それほど大きな影響力を持ち始めているニュースアプリに、自社の情報をピックアップしてもらうにはどうすればいいのか——。多くの広報担当者が気になるところだが、スマートニュースの松岡氏によれば、「(タイアップ広告やオウンドメディアをLPとし誘導をかけるような)広告を出稿するという手段以外で必ず載る方法は存在しない。しかし、提供されるニュースの“質”を高めることで、オーガニックでピックアップされる確率は高くなる」。
松岡氏の言う“質”とは従来の広報活動と同様に、世の中の話題になるようなネタを出せているかどうか。つまり、ユーザー視点で琴線に引っかかるトピックを提供できているかということ。
さらに、SmartNewsのユーザーにとって目に留まり、読み応えのある記事かどうかということ。
「SmartNewsでは表示されている各ニュース記事がどれくらいのユーザーにクリックされ、どれくらいしっかりと読まれているかといった情報ををリアルタイムで反映し、ランキングにしています。オーガニックに載っても数分で消えてしまう記事もあれば、数時間以上掲載され続ける記事もある。ピックアップされ、かつ長時間掲載されるには従前の広報活動と同じく『新奇性』『独自性』『内容の深さ』などが重要」といい、世の中の話題になるようなネタ選び、分かりやすいタイトル、目を引く写真、オリジナリティのある内容、適度な文章量といった“質”を高めていくことが欠かせないと説明した。
PRパーソンはプラットフォームの変化に敏感であれ
ではSNS、キュレーションメディア、そしてニュースアプリなど様々なメディアが登場し、浸透していく中で、理想的な広報の在り方とは–。これには三者とも、「常にメディアの最新情報を知り、キャッチアップすることが重要」と言う。
「例えばFacebookでも、アルゴリズムが変わった時には公式にアナウンスをしています。そうしたプラットフォーマーの変化に敏感になり、どういう情報が望まれているのかを追う必要があります」と松岡氏。おりしも、イベント当日はAppleのニュースアプリ(米国のみ)を搭載したiOS 9がリリースされたばかり。
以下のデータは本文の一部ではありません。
==> config.mk <==
export PLATFORM = sky130hd
export DESIGN_NAME = sp_bus_decode
export DESIGN_NICKNAME = d
export VERILOG_FILES = /design/src/sp_pkg.sv /design/src/sp_bus_decode.sv
export VERILOG_INCLUDE_DIRS = /design/src
export SDC_FILE = /design/constraint.sdc
export NUM_CORES = 1
export LEC_CHECK = 0
export ABC_AREA = 1
export BUFFER_PORTS_ARGS = -buffer_cell sky130_fd_sc_hd__buf_4
export CAP_MARGIN = 40
export CORE_AREA = 3 3 162 164
export DETAILED_ROUTE_END_ITERATION = 6
export DIE_AREA = 0 0 165 167
export GPL_TIMING_DRIVEN = 1
export PLACE_DENSITY = 0.47
export REMOVE_ABC_BUFFERS = 1
export SYNTH_ARGS = -nofsm -noshare
export SYNTH_HDL_FRONTEND = slang
export SYNTH_SLANG_ARGS = --single-unit
==> constraint.sdc <==
create_clock -name vclk -period 1.5
set_input_delay 0.3 -clock vclk [all_inputs]
set_output_delay 0.3 -clock vclk [all_outputs]
set_load 0.03 [all_outputs]
==> src/sp_cfg.svh <==
`ifndef SP_CFG_SVH
`define SP_CFG_SVH

// Address map. The page is the top byte of the processor address.
// Scratch RAM lives at every address whose top bit is clear.
`define SP_NARROW_PAGE 8'h80
`define SP_MMIO_PAGE   8'hFF

// Scratch RAM depth in 32-bit words.
`define SP_MEM_WORDS 256

// MMIO register offsets, low address byte.
`define SP_REG_LED     8'h00
`define SP_REG_RST     8'h04
`define SP_REG_SCRATCH 8'h08
`define SP_REG_ID      8'h0C

// Width of the soft-reset pulse vector.
`define SP_RST_BITS 5

// Read-only device ID.
`define SP_DEVICE_ID 32'h5350_0001

`endif

==> src/sp_pkg.sv <==
`default_nettype none

package sp_pkg;

   // Processor byte address.
   typedef logic [31:0] sp_addr_t;

   // Data word, big-endian lanes: lane 0 is bits 31:24.
   typedef logic [31:0] sp_word_t;

   // Narrow bus data.
   typedef logic [7:0] sp_byte_t;

   // Byte-lane selects, bit 3 is lane 0.
   typedef logic [3:0] sp_sel_t;

   // Narrow bus byte address.
   typedef logic [23:0] sp_nadr_t;

   // One Wishbone classic request from the master side.
   typedef struct packed {
      sp_addr_t adr;
      sp_word_t dat;
      sp_sel_t  sel;
      logic     we;
      logic     stb;
      logic     cyc;
   } sp_req_t;

   // One Wishbone classic response from the slave side.
   typedef struct packed {
      sp_word_t dat;
      logic     ack;
   } sp_rsp_t;

endpackage

`default_nettype wire

==> src/sp_bus_decode.sv <==
`timescale 1ns/1ps
`default_nettype none

`include "sp_cfg.svh"

module sp_bus_decode (
   input  wire              clk,
   input  wire              arst_n_i,
   input  sp_pkg::sp_req_t  req_i,
   output sp_pkg::sp_rsp_t  rsp_o,
   output sp_pkg::sp_req_t  mem_req_o,
   output sp_pkg::sp_req_t  brg_req_o,
   output sp_pkg::sp_req_t  reg_req_o,
   input  sp_pkg::sp_rsp_t  mem_rsp_i,
   input  sp_pkg::sp_rsp_t  brg_rsp_i,
   input  sp_pkg::sp_rsp_t  reg_rsp_i
);
   import sp_pkg::*;

   logic    mem_hit;
   logic    brg_hit;
   logic    reg_hit;
   logic    unm_hit;
   sp_rsp_t unm_rsp;

   assign mem_hit = ~req_i.adr[31];
   assign brg_hit = (req_i.adr[31:24] == `SP_NARROW_PAGE);
   assign reg_hit = (req_i.adr[31:24] == `SP_MMIO_PAGE);
   assign unm_hit = ~(mem_hit | brg_hit | reg_hit);

   // Unmapped space answers at once with zero data.
   assign unm_rsp.dat = '0;
   assign unm_rsp.ack = req_i.cyc & req_i.stb & unm_hit;

   always_comb begin
      mem_req_o     = req_i;
      brg_req_o     = req_i;
      reg_req_o     = req_i;
      mem_req_o.stb = req_i.stb & mem_hit;
      brg_req_o.stb = req_i.stb & brg_hit;
      brg_req_o.cyc = req_i.cyc & brg_hit; // Narrow cycle only for its own page.
      reg_req_o.stb = req_i.stb & reg_hit;
   end

   always_comb begin
      if (mem_hit) begin
         rsp_o = mem_rsp_i;
      end else if (brg_hit) begin
         rsp_o = brg_rsp_i;
      end else if (reg_hit) begin
         rsp_o = reg_rsp_i;
      end else begin
         rsp_o = unm_rsp;
      end
   end

   // Targets never acknowledge together.
   a_one_ack: assert property (@(posedge clk) disable iff (!arst_n_i)
      $onehot0({mem_rsp_i.ack, brg_rsp_i.ack, reg_rsp_i.ack, unm_rsp.ack}));

endmodule

`default_nettype wire
===== src/sp_cfg.svh =====
`ifndef SP_CFG_SVH
`define SP_CFG_SVH

// Address map. The page is the top byte of the processor address.
// Scratch RAM lives at every address whose top bit is clear.
`define SP_NARROW_PAGE 8'h80
`define SP_MMIO_PAGE   8'hFF

// Scratch RAM depth in 32-bit words.
`define SP_MEM_WORDS 256

// MMIO register offsets, low address byte.
`define SP_REG_LED     8'h00
`define SP_REG_RST     8'h04
`define SP_REG_SCRATCH 8'h08
`define SP_REG_ID      8'h0C

// Width of the soft-reset pulse vector.
`define SP_RST_BITS 5

// Read-only device ID.
`define SP_DEVICE_ID 32'h5350_0001

`endif


===== src/sp_pkg.sv =====
`default_nettype none

package sp_pkg;

   // Processor byte address.
   typedef logic [31:0] sp_addr_t;

   // Data word, big-endian lanes: lane 0 is bits 31:24.
   typedef logic [31:0] sp_word_t;

   // Narrow bus data.
   typedef logic [7:0] sp_byte_t;

   // Byte-lane selects, bit 3 is lane 0.
   typedef logic [3:0] sp_sel_t;

   // Narrow bus byte address.
   typedef logic [23:0] sp_nadr_t;

   // One Wishbone classic request from the master side.
   typedef struct packed {
      sp_addr_t adr;
      sp_word_t dat;
      sp_sel_t  sel;
      logic     we;
      logic     stb;
      logic     cyc;
   } sp_req_t;

   // One Wishbone classic response from the slave side.
   typedef struct packed {
      sp_word_t dat;
      logic     ack;
   } sp_rsp_t;

endpackage

`default_nettype wire


===== src/sp_narrow_bridge.sv =====
`timescale 1ns/1ps
`default_nettype none

module sp_narrow_bridge (
   input  wire              clk,
   input  wire              arst_n_i,
   input  sp_pkg::sp_req_t  req_i,
   output sp_pkg::sp_rsp_t  rsp_o,
   output sp_pkg::sp_nadr_t nb_adr_o,
   output sp_pkg::sp_byte_t nb_dat_o,
   input  sp_pkg::sp_byte_t nb_dat_i,
   output logic             nb_we_o,
   output logic             nb_sel_o,
   output logic             nb_stb_o,
   output logic             nb_cyc_o,
   input  wire              nb_ack_i
);
   import sp_pkg::*;

   logic [1:0] lane_q;    // Byte lane in progress.
   logic       ack_q;
   sp_word_t   asm_q;     // Read word assembled MSB first.
   logic       active;
   logic       byte_done;

   assign active    = req_i.cyc & req_i.stb;
   assign byte_done = nb_stb_o & nb_ack_i;

   assign nb_adr_o = {req_i.adr[23:2], lane_q};
   assign nb_we_o  = req_i.we;
   assign nb_cyc_o = req_i.cyc;
   assign nb_stb_o = active & ~ack_q; // No fifth byte while ack goes back.

   // Lane 0 carries the most significant byte.
   always_comb begin
      case (lane_q)
         2'd0: begin
            nb_dat_o = req_i.dat[31:24];
            nb_sel_o = req_i.sel[3];
         end
         2'd1: begin
            nb_dat_o = req_i.dat[23:16];
            nb_sel_o = req_i.sel[2];
         end
         2'd2: begin
            nb_dat_o = req_i.dat[15:8];
            nb_sel_o = req_i.sel[1];
         end
         default: begin
            nb_dat_o = req_i.dat[7:0];
            nb_sel_o = req_i.sel[0];
         end
      endcase
   end

   always_ff @(posedge clk or negedge arst_n_i) begin
      if (!arst_n_i) begin
         lane_q <= 2'd0;
         ack_q  <= 1'b0;
      end else if (ack_q || !active) begin
         lane_q <= 2'd0;   // Finished or withdrawn.
         ack_q  <= 1'b0;
      end else if (byte_done) begin
         lane_q <= lane_q + 2'd1;
         ack_q  <= (lane_q == 2'd3);
      end
   end

   always_ff @(posedge clk) begin
      if (byte_done) begin
         asm_q <= {asm_q[23:0], nb_dat_i};
      end
   end

   assign rsp_o.dat = asm_q;
   assign rsp_o.ack = ack_q;

   // A narrow ack only answers a live byte strobe.
   a_nb_ack_in_byte: assert property (@(posedge clk) disable iff (!arst_n_i)
      nb_ack_i |-> nb_stb_o);

endmodule

`default_nettype wire


===== config.mk =====
export PLATFORM = sky130hd
export DESIGN_NAME = sp_narrow_bridge
export DESIGN_NICKNAME = d
export VERILOG_FILES = /design/src/sp_cfg.svh /design/src/sp_pkg.sv /design/src/sp_narrow_bridge.sv
export SDC_FILE = /design/constraint.sdc
export NUM_CORES = 1
export LEC_CHECK = 0
export ABC_AREA = 1
export BUFFER_PORTS_ARGS = -buffer_cell sky130_fd_sc_hd__buf_2
export CAP_MARGIN = 20
export CORE_MARGIN = 3
export CORE_UTILIZATION = 38
export CTS_BUF_LIST = sky130_fd_sc_hd__clkbuf_8
export DETAILED_ROUTE_END_ITERATION = 6
export HOLD_SLACK_MARGIN = 0.06
export PLACE_DENSITY = 0.82
export SKIP_LAST_GASP = 1
export SYNTH_ARGS = -nofsm -noshare
export SYNTH_HDL_FRONTEND = slang
export SYNTH_SLANG_ARGS = --single-unit

===== constraint.sdc =====
create_clock -name clk -period 2 [get_ports clk]
set_clock_uncertainty 0.1 [all_clocks]
set_input_delay 0.1 -clock clk [delete_from_list [all_inputs] [get_ports clk]]
set_output_delay 0.1 -clock clk [all_outputs]
set_load 0.05 [all_outputs]

==> metrics.yaml <==
multi_input_area_um2: 408
cp-end-kind: "output pin"
yosysUniqueCellTypes: 11
die_area_um2: 5150
power_density_nw_per_um2: 719
regArea_um2: 1040
dr.pass1.iters: 4
setup_viol: 0
power_switching_mw: 0.454
wl_per_cell_um: 14.0
drt-total-wl_mm: 3.97
cts_tree: "done"
ctsHtreeMaxLevel: 2
fp.dieH_um: 71.8
cts_buffers: 5
root_buffer: "clkbuf_8"
fin_util: 0.548
grtUsageTotal: 0.150
mostFrequentLayoutCells: "buf_2, nand2_1, edfxtp_1"
critPathArrivalTime_ns: 1.67
grt.met3_usage: 0.0785
dpl.hpwl_mm: 2.77
switching_share: 0.282
critPathSlowestCell: "dfrtp_1"
avgViaCountPerCell: 4.56
diodes: 0
hold_class: "in2reg"
cpMostUsedCell: "nand2_1"
sequentialPowerShare: 0.512
cts.reportedPaths.clkPinSlew_ns: 0.07
p_total_mw: 1.61
syn_area_um2: 1640
cts_buffer_depth: 2
io_pins: 151
mostFrequentLayoutCell: "buf_2"
cpPeakStageDelay_ns: 0.52
rows: 23
yosys_register_bits: 35
grt_max_degree: 33
portBuffers: 94
cts_sinks: 35
gr-usage-met2: 0.256
path_max_fanout: 10
antenna_found_initial: 0
tightest_slew_ns: 0.299
drive_above_1_share: 0.483
grt.overflow.total: 0
rsz0062_at_grt: "false"
grt_pass1_vias: 1238
syn_avg_cell_area_um2: 11.1
yosys_warnings: 0
pwr-share-comb: 0.189
nets: 320
crit_required_ns: 1.80
path_class: "reg2out"
finalCritPeriodShare: 0.936
area_growth_syn_to_layout_pct: 36.3
fmax_ghz: 0.534
status: "completed"
p_int_mw: 1.16
report.final.slew_viol_count: 0
ys_seq_area_frac: 0.630
cap_violations: 0
drc: 0
relSlewSlack: 0.801
layout.cells.non_filler: 284
clkPwrFrac: 0.299
place.gp.congestion: 0.811
min_period_ns: 1.87
hold_viol: 0
drtIter0Drc: 83
worstSetupStartpointType: "flop"
clkLatencyLatePin_ns: 0.28
die_w_um: 71.8
syn_inst: 148
ant_nets: 0
nFillCells: 366
synth_nets: 235
grt_use_met1: 0.160
final.setup.tns_ns: 0
dp.cells: 264
leakage_nw: 1.05
grt_pass1_wl_mm: 5.77
via_count: 1294
irDropWorstVdd_v: 0.000519
initial_core_util: 0.402
core_area_um2: 4090
busiest_layer: "met2"
crit_chain: "ha_2, inv_2, nand2_1, nand2_1, clkbuf_4"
そのような変化にキャッチアップすることはデジタルPRの基本となる。
ビーコミの加藤氏も「何よりも自分自身がメディアを使ってみることが重要」と主張する。
「広報担当者の中にも“炎上が怖い”“使い方が分からない”といってSNSのアカウントを持っていない人が少なくありません。けれども、自分がやらなければ、どういった表現が他のユーザーに好印象を持たれるのか、どういった文脈で炎上する危険があるのか理解できないのでは」。
また、いまネット上で注目を集めているキーパーソンや発言力のある専門家、Instagramの使い方が上手い広報担当者などを挙げながら、「SNSにおいてはツールを使いこなしている人やそのアカウントを積極的にフォローして、どういう情報を発信しているのか常にウォッチしておくこと」「自らネットワークを広げ、情報発信が上手い人とつながっていくことが重要」とアドバイスし、締めくくった。